I suspect that this change caused memory leak for an internal program.

	@ 0x7f5e80df3165 llvm::DenseMap<>::grow()
	@ 0x7f5e80dffbce llvm::DenseMapBase<>::InsertIntoBucket<>()
	@ 0x7f5e80ddf537 llvm::DominatorTreeBase<>::createNode()
	@ 0x7f5e80dec536 llvm::DomTreeBuilder::SemiNCAInfo<>::CalculateFromScratch()
	@ 0x7f5e80de5505 mlir::detail::DominanceInfoBase<>::getDominanceInfo()
	@ 0x7f5e88317572 (anonymous namespace)::CSEDriver::simplifyRegion()
	@ 0x7f5e88317a4e (anonymous namespace)::CSEDriver::simplifyBlock()
	@ 0x7f5e8831766f (anonymous namespace)::CSEDriver::simplifyRegion()
	@ 0x7f5e883171ee (anonymous namespace)::CSEDriver::simplify()
	@ 0x7f5e8831b8ed (anonymous namespace)::CSE::runOnOperation()
	@ 0x7f5e823657ca mlir::detail::OpToOpPassAdaptor::run()
	@ 0x7f5e82366028 mlir::detail::OpToOpPassAdaptor::runPipeline()
	@ 0x7f5e823682a4 mlir::PassManager::run()

I suspect that this change caused memory leak for an internal program.

	@ 0x7f5e80df3165 llvm::DenseMap<>::grow()
	@ 0x7f5e80dffbce llvm::DenseMapBase<>::InsertIntoBucket<>()
	@ 0x7f5e80ddf537 llvm::DominatorTreeBase<>::createNode()
	@ 0x7f5e80dec536 llvm::DomTreeBuilder::SemiNCAInfo<>::CalculateFromScratch()
	@ 0x7f5e80de5505 mlir::detail::DominanceInfoBase<>::getDominanceInfo()
	@ 0x7f5e88317572 (anonymous namespace)::CSEDriver::simplifyRegion()
	@ 0x7f5e88317a4e (anonymous namespace)::CSEDriver::simplifyBlock()
	@ 0x7f5e8831766f (anonymous namespace)::CSEDriver::simplifyRegion()
	@ 0x7f5e883171ee (anonymous namespace)::CSEDriver::simplify()
	@ 0x7f5e8831b8ed (anonymous namespace)::CSE::runOnOperation()
	@ 0x7f5e823657ca mlir::detail::OpToOpPassAdaptor::run()
	@ 0x7f5e82366028 mlir::detail::OpToOpPassAdaptor::runPipeline()
	@ 0x7f5e823682a4 mlir::PassManager::run()

I have double checked that the leak is reliable and reverting this fixes some tensorflow tests.
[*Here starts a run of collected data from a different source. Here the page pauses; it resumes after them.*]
**src/design/mdlt_pkg.sv**
```systemverilog
// Shared types and constants for the MAC deny-list table.
`default_nettype none
package mdlt_pkg;

  localparam int ENTRIES = 16;
  localparam int IDX_W   = (ENTRIES > 1) ? $clog2(ENTRIES) : 1;
  localparam int CNT_W   = $clog2(ENTRIES + 1);
  localparam int MAC_W   = 48;
  localparam int ECNT_W  = 5;

  typedef enum logic [1:0] {
    OP_CHECK  = 2'd0,
    OP_ADD    = 2'd1,
    OP_DELETE = 2'd2,
    OP_CLEAR  = 2'd3
  } opcode_t;

  typedef enum logic [1:0] {
    ST_OK        = 2'd0,
    ST_PRESENT   = 2'd1,
    ST_NOT_FOUND = 2'd2,
    ST_FULL      = 2'd3
  } status_t;

  typedef struct packed {
    opcode_t           opcode;
    logic [MAC_W-1:0]  station_mac;
  } req_item_t;

  typedef struct packed {
    logic              denied;
    status_t           status;
    logic [ECNT_W-1:0] entry_count;
  } rsp_item_t;

endpackage
`default_nettype wire

```
**src/design/mac_deny_list_table.sv**
```systemverilog
// Top level of the MAC deny-list table: operation sequencer around the address RAM.
//
// Each item is one operation (check, add, delete, clear) on a 48-bit station
// address and yields exactly one result item with the denied flag, a status
// code and the entry count after the operation. An item is not accepted until
// the previous one has been written back: the addresses sit in a RAM with one
// read port, so the lookup walks every slot through the registered read port,
// finding both the matching entry and the lowest free slot on the way, then
// writes back and issues the result in S_FINISH, which waits while an earlier
// result is still stalled on the output. A new item is taken the cycle after
// the previous one has been written back; the result register lets that happen
// while the previous result still waits on the output. Valid marks are
// flip-flops cleared at reset, so no clearing pass is needed after reset.
`default_nettype none
module mac_deny_list_table (
  input  wire logic               clk,
  input  wire logic               rst,
  input  wire mdlt_pkg::req_item_t req,
  input  wire logic               req_valid,
  output logic                    req_stall,
  output mdlt_pkg::rsp_item_t     rsp,
  output logic                    rsp_valid,
  input  wire logic               rsp_stall
);

  typedef enum logic [1:0] {
    S_IDLE,
    S_SCAN,
    S_FINISH
  } state_t;

  state_t                          state;
  mdlt_pkg::opcode_t               op;
  logic [mdlt_pkg::MAC_W-1:0]      mac;
  logic [mdlt_pkg::CNT_W-1:0]      rd_cnt;
  logic                            cmp_vld;
  logic [mdlt_pkg::IDX_W-1:0]      cmp_idx;
  logic                            hit_found;
  logic [mdlt_pkg::IDX_W-1:0]      hit_idx;
  logic                            free_found;
  logic [mdlt_pkg::IDX_W-1:0]      free_idx;
  logic [mdlt_pkg::ENTRIES-1:0]    valid;
  logic [mdlt_pkg::CNT_W-1:0]      count;

  logic                            rd_en;
  logic [mdlt_pkg::IDX_W-1:0]      rd_addr;
  logic [mdlt_pkg::MAC_W-1:0]      rd_data;
  logic                            wr_en;
  logic                            finish_go;
  logic                            cmp_hit;
  logic                            cmp_free;
  logic                            cmp_last;

  logic [mdlt_pkg::CNT_W-1:0]      count_next;
  logic [mdlt_pkg::ENTRIES-1:0]    valid_next;
  mdlt_pkg::status_t               status_next;
  logic [mdlt_pkg::CNT_W+mdlt_pkg::ECNT_W-1:0] count_ext;

  assign req_stall = (state != S_IDLE);
  assign rd_en     = (state == S_SCAN) && (rd_cnt < mdlt_pkg::CNT_W'(mdlt_pkg::ENTRIES));
  assign rd_addr   = rd_cnt[mdlt_pkg::IDX_W-1:0];
  assign finish_go = (state == S_FINISH) && !(rsp_valid && rsp_stall);
  assign wr_en     = finish_go && (op == mdlt_pkg::OP_ADD) && !hit_found && free_found;

  assign cmp_hit  = cmp_vld && valid[cmp_idx] && (rd_data == mac);
  assign cmp_free = cmp_vld && !valid[cmp_idx];
  assign cmp_last = cmp_vld && (cmp_idx == mdlt_pkg::IDX_W'(mdlt_pkg::ENTRIES - 1));

  mdlt_ram #(
    .WIDTH (mdlt_pkg::MAC_W),
    .DEPTH (mdlt_pkg::ENTRIES)
  ) u_addr_ram (
    .clk     (clk),
    .wr_en   (wr_en),
    .wr_addr (free_idx),
    .wr_data (mac),
    .rd_en   (rd_en),
    .rd_addr (rd_addr),
    .rd_data (rd_data)
  );

  // Work out the table update and status from the scan results.
  always_comb begin
    count_next  = count;
    valid_next  = valid;
    status_next = mdlt_pkg::ST_OK;
    case (op)
      mdlt_pkg::OP_CHECK: begin
        status_next = hit_found ? mdlt_pkg::ST_OK : mdlt_pkg::ST_NOT_FOUND;
      end
      mdlt_pkg::OP_ADD: begin
        if (hit_found) begin
          status_next = mdlt_pkg::ST_PRESENT;
        end else if (!free_found) begin
          status_next = mdlt_pkg::ST_FULL;
        end else begin
          valid_next[free_idx] = 1'b1;
          count_next           = count + mdlt_pkg::CNT_W'(1);
        end
      end
      mdlt_pkg::OP_DELETE: begin
        if (hit_found) begin
          valid_next[hit_idx] = 1'b0;
          if (count != '0) begin
            count_next = count - mdlt_pkg::CNT_W'(1);
          end
        end else begin
          status_next = mdlt_pkg::ST_NOT_FOUND;
        end
      end
      default: begin
        valid_next = '0;
        count_next = '0;
      end
    endcase
    count_ext = (mdlt_pkg::CNT_W + mdlt_pkg::ECNT_W)'(count_next);
  end

  always_ff @(posedge clk) begin
    if (rst) begin
      state      <= S_IDLE;
      rsp_valid  <= 1'b0;
      valid      <= '0;
      count      <= '0;
      rd_cnt     <= '0;
      cmp_vld    <= 1'b0;
      hit_found  <= 1'b0;
      free_found <= 1'b0;
    end else begin
      if (finish_go) begin
        rsp_valid <= 1'b1;
      end else if (rsp_valid && !rsp_stall) begin
        rsp_valid <= 1'b0;
      end
      case (state)
        S_IDLE: begin
          if (req_valid) begin
            op         <= req.opcode;
            mac        <= req.station_mac;
            rd_cnt     <= '0;
            cmp_vld    <= 1'b0;
            hit_found  <= 1'b0;
            free_found <= 1'b0;
            state      <= S_SCAN;
          end
        end
        S_SCAN: begin
          if (rd_en) begin
            rd_cnt <= rd_cnt + mdlt_pkg::CNT_W'(1);
          end
          cmp_vld <= rd_en;
          cmp_idx <= rd_addr;
          // Keep the first match and the lowest free slot.
          if (cmp_hit && !hit_found) begin
            hit_found <= 1'b1;
            hit_idx   <= cmp_idx;
          end
          if (cmp_free && !free_found) begin
            free_found <= 1'b1;
            free_idx   <= cmp_idx;
          end
          if (cmp_last) begin
            state <= S_FINISH;
          end
        end
        S_FINISH: begin
          if (finish_go) begin
            valid           <= valid_next;
            count           <= count_next;
            rsp.denied      <= hit_found;
            rsp.status      <= status_next;
            rsp.entry_count <= count_ext[mdlt_pkg::ECNT_W-1:0];
            state           <= S_IDLE;
          end
        end
        default: begin
          state <= S_IDLE;
        end
      endcase
    end
  end

endmodule
`default_nettype wire

```
**src/design/mdlt_ram.sv**
```systemverilog
// Generic single-port-write, single-port-read RAM with registered read data.
`default_nettype none
module mdlt_ram #(
  parameter int WIDTH = 48,
  parameter int DEPTH = 16
) (
  input  wire logic                                        clk,
  input  wire logic                                        wr_en,
  input  wire logic [((DEPTH > 1) ? $clog2(DEPTH) : 1)-1:0] wr_addr,
  input  wire logic [WIDTH-1:0]                            wr_data,
  input  wire logic                                        rd_en,
  input  wire logic [((DEPTH > 1) ? $clog2(DEPTH) : 1)-1:0] rd_addr,
  output logic      [WIDTH-1:0]                            rd_data
);

  logic [WIDTH-1:0] mem [DEPTH];

  always_ff @(posedge clk) begin
    if (wr_en) begin
      mem[wr_addr] <= wr_data;
    end
    if (rd_en) begin
      rd_data <= mem[rd_addr];
    end
  end

endmodule
`default_nettype wire

```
I've informed @springerm internally as well.
Apologies but I'll revert this commit soon.

Maybe I'm missing something, but I don't see how the problems with this patch have been resolved. Pushing tracking throughout passes isn't scalable, and I don't think we should have landed this.

Maybe I'm missing something, but I don't see how the problems with this patch have been resolved. Pushing tracking throughout passes isn't scalable, and I don't think we should have landed this.

This revision does not introduce any tracking. It just adds a C++ entry point to perform CSE with a RewriterBase. The rewriter may or may not have a listener attached.

I am not sure what caused the memory leak but it is unrelated to any op tracking and/or the transform dialect.

Should I post an RFC on Discourse before re-uploading a fixed version?

springerm added a comment.EditedJun 30 2023, 1:06 AM

The memory leak was caused by a bug in DominanceInfo (fixed in D154185).

springerm reopened this revision.Jun 30 2023, 11:11 AM
This revision is now accepted and ready to land.Jun 30 2023, 11:11 AM
springerm retitled this revision from [mlir][Transforms][NFC] CSE: Add non-pass entry point to [mlir][Transforms][NFC] CSE: Add C++ entry point.Jun 30 2023, 11:12 AM
springerm edited the summary of this revision. (Show Details)
springerm edited the summary of this revision. (Show Details)

Do not invalidate DominanceInfo. This is unnecessary because CSE does not erase ops with regions.

This revision was automatically updated to reflect the committed changes.